The
Slip
by Michael Montlack
Is it possible
to have been
tattooed
by someone’s
soul?
Only with eyes closed
can I trace
outlines,
a slight raise
on my unmarked skin
(even in
creases: inner elbows,
between fingers
and toes).
The designs
always familiar
but too abstract
to identify.
I mean, can one
be widowed
by the living?
Carting the
blank stone
from days into
dreams
toward an open
grave
in my front and
back yards,
basement,
bathtub.
Ever eluded by
the body,
not the scent.
And if there is
someone else one day,
will he sense
this presence?
The fine slip
beneath
my rumpled
clothes.
The railing I
reach for
even on shallow
stairs.
Will you
be the mosquito
netting
draping my
honeymoon bed,
swaying almost
imperceptibly in the dark
but allowing in
breezes
that comb the
hairs on my arms,
legs, chest?
This Valentine's Day poetry selection, "The Slip" by Michael Montlack, is
the the title poem of "The Slip," published by Poets Wear Prada in 2009.
With pitch-perfect
pacing and an intimate colloquial voice, THE SLIP reads as engagingly
novelistic even as these memoiristic vignettes are untamed by wit and
scathing humor. Ouch. The poems are at once revealing yet winningly
imaginative as they reignite myth—there’s even a bisexual Orpheus here
who helps Montlack to rewrite the past while instructing, bruising, and
exposing suburbia’s lingering melancholy.

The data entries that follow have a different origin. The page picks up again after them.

[config.mk]
export PLATFORM = sky130hd
export DESIGN_NAME = sri_front
export DESIGN_NICKNAME = d
export VERILOG_FILES = /design/src/design/segment_rect_intersect_defines.svh /design/src/design/sri_pkg.sv /design/src/design/sri_front.sv
export SDC_FILE = /design/constraint.sdc
export NUM_CORES = 1
export LEC_CHECK = 0
export ABC_AREA = 0
export ABC_CLOCK_PERIOD_IN_PS = 800
export BUFFER_PORTS_ARGS = -buffer_cell sky130_fd_sc_hd__buf_2
export CORE_MARGIN = 4
export CORE_UTILIZATION = 50
export DETAILED_ROUTE_END_ITERATION = 16
export GPL_TIMING_DRIVEN = 1
export PLACE_DENSITY = 0.72
export SLEW_MARGIN = 15
export SYNTH_ARGS = -nofsm -noshare
export SYNTH_HDL_FRONTEND = slang
export SYNTH_SLANG_ARGS = --single-unit
[constraint.sdc]
create_clock -name clk -period 0.8 [get_ports clk]
set_input_delay 0.08 -clock clk [delete_from_list [all_inputs] [get_ports clk]]
set_output_delay 0.08 -clock clk [all_outputs]
set_load 0.1 [all_outputs]
[src/design/segment_rect_intersect_defines.svh]
// ----------------------------------------------------------------------------
// segment_rect_intersect_defines
// assertion macros for the segment/rectangle intersection block
// ----------------------------------------------------------------------------
`ifndef SEGMENT_RECT_INTERSECT_DEFINES_SVH
`define SEGMENT_RECT_INTERSECT_DEFINES_SVH
`ifndef ASSERT_OFF
`define SRI_ASSERT(label, clk, rst_n, prop, msg) \
	label: assert property (@(posedge clk) disable iff (!rst_n) (prop)) else $error(msg);
`define SRI_NEVER(label, clk, rst_n, expr, msg) \
	label: assert property (@(posedge clk) disable iff (!rst_n) !(expr)) else $error(msg);
`else
`define SRI_ASSERT(label, clk, rst_n, prop, msg)
`define SRI_NEVER(label, clk, rst_n, expr, msg)
`endif
`endif

[src/design/sri_pkg.sv]
// ----------------------------------------------------------------------------
// sri_pkg
// shared widths and types of the segment/rectangle intersection block
// ----------------------------------------------------------------------------
`timescale 1ns / 1ps
package sri_pkg;
	localparam int CW = 24;      // coordinate width
	localparam int SW = 23;      // size width
	localparam int NW = 27;      // clip parameter numerator/denominator width
	localparam int PW = 2 * NW;  // cross product width
	localparam int QD = 2;       // queue depth

	typedef struct packed {
		logic signed [NW-1:0] n;
		logic signed [NW-1:0] d;
	} frac_t;

	typedef struct packed {
		frac_t lo_x;
		frac_t lo_y;
		frac_t hi_x;
		frac_t hi_y;
		logic  reject;
	} clip_t;

	typedef struct packed {
		logic push;
		logic pop;
		logic full;
		logic empty;
	} q_stat_t;
endpackage

[src/design/sri_front.sv]
// ----------------------------------------------------------------------------
// sri_front
// accepts a request and reduces each axis to entry and exit parameters
// ----------------------------------------------------------------------------
`timescale 1ns / 1ps
module sri_front (
	input  logic                           clk,
	input  logic                           arst_n,
	input  logic                           take,
	input  logic signed [sri_pkg::CW-1:0]  start_x,
	input  logic signed [sri_pkg::CW-1:0]  start_y,
	input  logic signed [sri_pkg::CW-1:0]  end_x,
	input  logic signed [sri_pkg::CW-1:0]  end_y,
	input  logic signed [sri_pkg::CW-1:0]  rect_left,
	input  logic signed [sri_pkg::CW-1:0]  rect_top,
	input  logic        [sri_pkg::SW-1:0]  rect_width,
	input  logic        [sri_pkg::SW-1:0]  rect_height,
	output logic                           valid_s1,
	output sri_pkg::clip_t                 clip_s1
);
	import sri_pkg::*;

	logic  rej_x, rej_y;
	frac_t lo_x, hi_x, lo_y, hi_y;

	// one axis: direction, near edge, far edge
	function automatic logic [4*NW:0] axis(input logic signed [CW-1:0] s,
		input logic signed [CW-1:0] e, input logic signed [CW-1:0] mn,
		input logic [SW-1:0] sz);
		logic signed [NW-1:0] dv, d0, d1, ln, ld, hn, hd;
		logic                 rej;
		begin
			dv  = NW'(e) - NW'(s);
			d0  = NW'(s) - NW'(mn);
			d1  = NW'(mn) + $signed({{(NW-SW){1'b0}}, sz}) - NW'(s);
			rej = 1'b0;
			ln  = '0;
			ld  = NW'(1);
			hn  = NW'(1);
			hd  = NW'(1);
			if (dv == '0) begin
				rej = (d0 < 0) || (d1 < 0);
			end else if (dv > 0) begin
				ln = -d0; ld = dv; hn = d1; hd = dv;
			end else begin
				ln = -d1; ld = -dv; hn = d0; hd = -dv;
			end
			// clamp entry at 0 and exit at 1
			if (!(ln > 0)) begin
				ln = '0; ld = NW'(1);
			end
			if (!(hn < hd)) begin
				hn = NW'(1); hd = NW'(1);
			end
			axis = {ln, ld, hn, hd, rej};
		end
	endfunction

	always_comb begin
		{lo_x.n, lo_x.d, hi_x.n, hi_x.d, rej_x} =
			axis(start_x, end_x, rect_left, rect_width);
		{lo_y.n, lo_y.d, hi_y.n, hi_y.d, rej_y} =
			axis(start_y, end_y, rect_top, rect_height);
	end

	always_ff @(posedge clk or negedge arst_n) begin
		if (!arst_n) begin
			valid_s1 <= 1'b0;
		end else begin
			valid_s1 <= take;
		end
	end

	always_ff @(posedge clk) begin
		if (take) begin
			clip_s1 <= '{lo_x: lo_x, lo_y: lo_y, hi_x: hi_x, hi_y: hi_y,
				reject: rej_x | rej_y};
		end
	end
endmodule

==> qor.yml, run 1 <==
logic_synthesis:
  yosys-top-cells-area: "edfxtp_1, ha_1, inv_1, nor2_1, a21oi_1"
  syn_inst: 3070
  synth_seq_area_share: 0.2536
  synthArstFlopShare: 0.004630
  ys_types: 114
  synth-warning-count: 0
  ys_seq_elements: 216
  yosysTopAreaCellShare: 0.2526
  synth_edf_count: 215
  synthesis.area_um2: 25560
  synth_common_cells: "inv_1, nor2_1, ha_1"
  yosysMostFrequentCell: "inv_1"
  ys.flop_type: "edfxtp_1"
  postSynthAreaPerCell_um2: 8.325
  netlist.top_cell.by_area: "edfxtp_1"
die:
  start_util: 0.5073
  fp.dieW_um: 234.1
  pin_count: 411
  die_h_um: 234.1
  rows: 82
global_routing:
  grt_max_degree: 59
  overflow: 8
  grt_pass1_vias: 41430
  grt_pass1_wl_mm: 249.8
  grt_usage: 0.6021
status:
  haltStage: "global routing (5_1_grt)"
  error: "[ERROR GRT-0116] Global routing finished with congestion. Check the congestion regions in the DRC Viewer."
  outcome: "did not finish"
clocking:
  h-tree-depth: 1
  cts_buffer_depth: 3
  cts.sinks: 216
  cts_root_buffer: "clkbuf_16"
  cts_buffers: 25
place:
  dp_slack_ns: -5.276
  io_buffers: 410
  place.gp.congestion: 1.087
  dp.cells: 5363
  hpwl_mm: 100.2
metrics by stage:
stage / setup TNS [ns] / instance area, um2
4_1_cts: -881.37 / 45480
3_5_place_dp: -961.68 / 41890
3_3_place_gp: -924.71 / 41890
2_1_floorplan: -800.15 / 26380
what timing repair did:
item / CTS
setup buffers: 102
endpoints found under the setup margin: 423
endpoints found under the hold margin: 4
pin swaps: 121
cloned: 13
gates resized for setup: 340
hold buffers: 3
metal layers:
metal | GRT overflow | global-route usage
met5 | 0 | 0.07232
met2 | 0 | 0.8592
met4 | 7 | 0.6487
met3 | 1 | 0.3607
met1 | 0 | 0.5643
logic make-up after synthesis:
group	count (synthesis)	share of synthesized area
AOI/OAI and AO/OA	846	0.2275
buffers and inverters	431	0.06673
adders and majority gates	299	0.1610
xor gates and xnor gates	201	0.06947
other	2	0.0002939
and+or+nand+nor	1055	0.2133
muxes	20	0.008175
DFF	216	0.2536
==> run 2: changes to the inputs <==
- CORE_UTILIZATION: 50 -> 35
- PLACE_DENSITY: 0.72 -> default
- PLACE_DENSITY_LB_ADDON: default -> 0.15
==> run 2 against run 1 <==
The flow now finishes, with violations (setup timing). Synthesized cell count stayed put. Area after synthesis unchanged.
==> qor.yml, run 2 <==
finish:
  most-common-layout-cells: "buf_4, inv_1, buf_12"
  largest_reg_flops: 215
  top_register: "clip_s1"
  reg.largest.list: "clip_s1 (215), valid_s1 (1)"
  stdcell_area_um2: 47250
  diodes: 0
  layout_commonest_cell: "buf_4"
  syn_to_final_growth_pct: 84.89
  drive_above_1_share: 0.4900
  nNetsFinal: 5337
route:
  antenna_left: 0
  first_pass_iters: 6
  viasPerCell: 5.166
  num_vias: 30050
  wl_per_cell_um: 20.38
  drc: 0
  wl_mm: 118.6
  drt_iter0_markers: 1684
timing:
  final_max_slew_viol_count: 0
  finalCritPeriodShare: 6.574
  fmax_mhz: 190.1
  worst_slack_ns: -4.459
  grt_setup_unrepaired: "true"
  finalHoldViolCount: 0
  finalCriticalPeriod_ns: 5.259
  finalSetupViolations: 434
  tightest_slew_ns: 0.6910
  holdWs_ns: 0.05223
  maxSlewHeadroom: 0.5335
min_path:
  min_path_cells: 2
  min_from: "take"
  hold_path.class: "input port to register"
die:
  pin_count: 411  # unchanged
  die_h_um: 278.2  # +19%
  rows: 98  # +20%
  fp.dieW_um: 278.2  # +19%
  core_region_area_um2: 71980
  start_util: 0.3551  # -0.1523
  dieArea_um2: 77410
logic_synthesis:
  netlist.top_cell.by_area: "edfxtp_1"
  yosys-top-cells-area: "edfxtp_1, ha_1, inv_1, nor2_1, a21oi_1"
  synth-warning-count: 0  # unchanged
  synth_common_cells: "inv_1, nor2_1, ha_1"
  synth_edf_count: 215  # unchanged
  ys.flop_type: "edfxtp_1"
  synthesis.area_um2: 25560  # unchanged
  postSynthAreaPerCell_um2: 8.325  # unchanged
  ys_seq_elements: 216  # unchanged
  yosysTopAreaCellShare: 0.2526  # unchanged
  synth_seq_area_share: 0.2536  # unchanged
  ys_types: 114  # unchanged
  syn_inst: 3070  # unchanged
  synthArstFlopShare: 0.004630  # unchanged
  yosysMostFrequentCell: "inv_1"
power_and_ir_drop:
  total_power_mw: 127.4
  powerDensity_nw_per_um2: 2697
  p_leak_nw: 21.88
  vdd_drop_max_v: 0.002324
worst_setup_path:
  cp-end-kind: "register"
  required_ns: 1.13
  slowest_stage: "o311ai_1"
  cp_max_fo: 8
  crit_path_start_kind: "input port"
  cpPeakStageDelay_ns: 0.59
  critPathLaunch: "start_y[9]"
  critical_path_class: "input port to register"
  cp.arrival_ns: 5.59
clocking:
  cts.sinks: 216  # unchanged
  cts_buffers: 28  # +12%
  h-tree-depth: 1  # unchanged
  cts_root_buffer: "clkbuf_16"
  cts_buffer_depth: 3  # unchanged
  cts_tree: "done"
  path_clk_slew_ns: 0.07
global_routing:
  grt_usage: 0.2920
  grt_pass1_vias: 30520
  antenna_found_initial: 1
  overflow: 0
  grt_max_degree: 27
  grt_pass1_wl_mm: 176.5
status:
  outcome: "complete, but fails checks"
  violations: "setup timing"
place:
  hpwl_mm: 97.63  # -2.6%
  place.gp.congestion: 0.9797  # -9.8%
  placed_cell_area_um2: 42340  # +1.1%
  io_buffers: 410  # unchanged
run:
  cap_violations: 0
-- run 2: cell counts after synthesis --
No cell type changed its count.
-- run 2: path summary, 6_finish.rpt --
check                               to  slack [ns]
min in group asynchronous     valid_s1        0.31
max in group asynchronous     valid_s1        0.37
hold / removal             clip_s1[70]        0.05
setup / recovery            clip_s1[1]       -4.46
-- run 2: area by class of cell --
class,instances,area [um2]
tap,950,1189
multi-input combinational,2435,20370
inverter,321,1261
clock inverter,19,185.2
fill,5962,24720
sequential,216,6482
clock buffer,32,715.7
timing repair buffer,1844,17050
-- run 2: logic make-up after synthesis --
logic type,count (synthesis),share of synthesized area
XOR/XNOR,201,0.06947
multiplexers,20,0.008175
AND/OR/NAND/NOR,1055,0.2133
buffers and inverters,431,0.06673
other,2,0.0002939
AO/OA/AOI/OAI,846,0.2275
adder cells (fa/ha/maj),299,0.1610
flip-flops,216,0.2536
-- run 2: power breakdown --
part	switching, mW	leakage [nW]	internal (mW)
clock network	5.49	0.424	7.11
registers	2.27	2.08	16.3
logic	53.6	19.4	42.7
-- run 2: routing by layer --
layer / up-vias / wire (um) / GRT usage
li1: 14680 / - / -
met1: 14320 / 45320 / 0.3352
met2: 840 / 62000 / 0.5531
met3: 204 / 5172 / 0.02676
met4: 2 / 6060 / 0.1204
met5: - / 10 / 0
-- run 2: repair_timing --
action | CTS | global route
endpoints found under the setup margin | 423 | 434
pin swaps | 113 | 112
gates resized for setup | 364 | 262
endpoints found under the hold margin | 4 | 0
hold buffers | 3 | 0
gates cloned | 17 | 0
setup buffers | 91 | 42
-- run 2: stage by stage --
stage	instances	worst slack [ns]	utilization	TNS (ns)
2_1_floorplan	3082	-4.826	-	-800.15
3_3_place_gp	5644	-5.150	0.5882	-949.41
3_5_place_dp	5644	-5.249	0.5882	-955.14
4_1_cts	5799	-4.475	0.6395	-888.97
5_1_grt	5817	-4.661	0.6565	-924.03
6_report	5817	-4.459	0.6565	-880.30
-- run 2: worst max-delay path: cells and delay by family --
kind,cells,cell delay [ns]
multiplexers,1,0.42
AO/OA/AOI/OAI,9,2.34
AND/OR/NAND/NOR,7,1.23
adder cells (fa/ha/maj),2,0.63
buffers and inverters,5,0.68
XOR/XNOR,1,0.20
(Power assumes the default switching activity.)
**config.mk**
```make
export PLATFORM = sky130hd
export DESIGN_NAME = sri_queue
export DESIGN_NICKNAME = d
export VERILOG_FILES = /design/src/design/segment_rect_intersect_defines.svh /design/src/design/sri_pkg.sv /design/src/design/sri_queue.sv
export SDC_FILE = /design/constraint.sdc
export NUM_CORES = 1
export LEC_CHECK = 0
export ABC_AREA = 1
export BUFFER_PORTS_ARGS = -buffer_cell sky130_fd_sc_hd__buf_2
export CORE_UTILIZATION = 50
export CTS_BUF_LIST = sky130_fd_sc_hd__clkbuf_8
export DETAILED_ROUTE_END_ITERATION = 6
export PLACE_DENSITY = 0.8
export REMOVE_ABC_BUFFERS = 1
export SLEW_MARGIN = 25
export SYNTH_ARGS = -nofsm -noshare
export SYNTH_HDL_FRONTEND = slang
export SYNTH_SLANG_ARGS = --single-unit
```
**constraint.sdc**
```tcl
create_clock -name clk -period 19.77 [get_ports clk]
set_input_delay 1.977 -clock clk [delete_from_list [all_inputs] [get_ports clk]]
set_output_delay 1.977 -clock clk [all_outputs]
set_load 0.1 [all_outputs]
```
**src/design/segment_rect_intersect_defines.svh**
```systemverilog
// ----------------------------------------------------------------------------
// segment_rect_intersect_defines
// assertion macros for the segment/rectangle intersection block
// ----------------------------------------------------------------------------
`ifndef SEGMENT_RECT_INTERSECT_DEFINES_SVH
`define SEGMENT_RECT_INTERSECT_DEFINES_SVH
`ifndef ASSERT_OFF
`define SRI_ASSERT(label, clk, rst_n, prop, msg) \
	label: assert property (@(posedge clk) disable iff (!rst_n) (prop)) else $error(msg);
`define SRI_NEVER(label, clk, rst_n, expr, msg) \
	label: assert property (@(posedge clk) disable iff (!rst_n) !(expr)) else $error(msg);
`else
`define SRI_ASSERT(label, clk, rst_n, prop, msg)
`define SRI_NEVER(label, clk, rst_n, expr, msg)
`endif
`endif

```
**src/design/sri_pkg.sv**
```systemverilog
// ----------------------------------------------------------------------------
// sri_pkg
// shared widths and types of the segment/rectangle intersection block
// ----------------------------------------------------------------------------
`timescale 1ns / 1ps
package sri_pkg;
	localparam int CW = 24;      // coordinate width
	localparam int SW = 23;      // size width
	localparam int NW = 27;      // clip parameter numerator/denominator width
	localparam int PW = 2 * NW;  // cross product width
	localparam int QD = 2;       // queue depth

	typedef struct packed {
		logic signed [NW-1:0] n;
		logic signed [NW-1:0] d;
	} frac_t;

	typedef struct packed {
		frac_t lo_x;
		frac_t lo_y;
		frac_t hi_x;
		frac_t hi_y;
		logic  reject;
	} clip_t;

	typedef struct packed {
		logic push;
		logic pop;
		logic full;
		logic empty;
	} q_stat_t;
endpackage

```
**src/design/sri_queue.sv**
```systemverilog
// ----------------------------------------------------------------------------
// sri_queue
// short queue between front and back parts
// ----------------------------------------------------------------------------
`timescale 1ns / 1ps
module sri_queue (
	input  logic           clk,
	input  logic           arst_n,
	input  logic           push,
	input  sri_pkg::clip_t wdata,
	input  logic           pop,
	output sri_pkg::clip_t rdata,
	output logic           full,
	output logic           empty
);
	import sri_pkg::*;

	localparam int AW = $clog2(QD);

	clip_t         mem_q [QD];
	logic [AW-1:0] wr_q, rd_q;
	logic [AW:0]   cnt_q;

	assign full  = (cnt_q == (AW+1)'(QD));
	assign empty = (cnt_q == '0);
	assign rdata = mem_q[rd_q];

	always_ff @(posedge clk) begin
		if (push && !full) begin
			mem_q[wr_q] <= wdata;
		end
	end

	always_ff @(posedge clk or negedge arst_n) begin
		if (!arst_n) begin
			wr_q  <= '0;
			rd_q  <= '0;
			cnt_q <= '0;
		end else begin
			if (push && !full) begin
				wr_q <= (wr_q == AW'(QD-1)) ? '0 : wr_q + 1'b1;
			end
			if (pop && !empty) begin
				rd_q <= (rd_q == AW'(QD-1)) ? '0 : rd_q + 1'b1;
			end
			cnt_q <= cnt_q + (AW+1)'(push && !full) - (AW+1)'(pop && !empty);
		end
	end
endmodule

```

—Peter Covino, author of Cut Off the Ears of Winter, winner of PEN/America Osterweil Prize
The
many moods of THE SLIP, from fabulous to funny to frenetic, announce
the arrival of a promising new voice that can express, with consummate
sensitivity and verve, the sorrows and celebrations of our complicated
queerness. When Michael Montlack writes, he can make us sing or break
our hearts. Each poem is a veritable “kiss of the artist”—passionate and
memorable.
—Rigoberto González, author of Other Fugitives and Other Strangers
Michael
Montlack's THE SLIP situates us in the middle of a life, threading
together joys and sorrows. Some of the comic moments will truly make you
laugh out loud. And at times, you'll get horribly wistful. Such is the
richness of this collection.
—D. A. Powell, author of Chronic
Again, just a magnificent poem! I lover the line "Carting the blank stone from days into dreams." How many senses are engaged by this provocative line!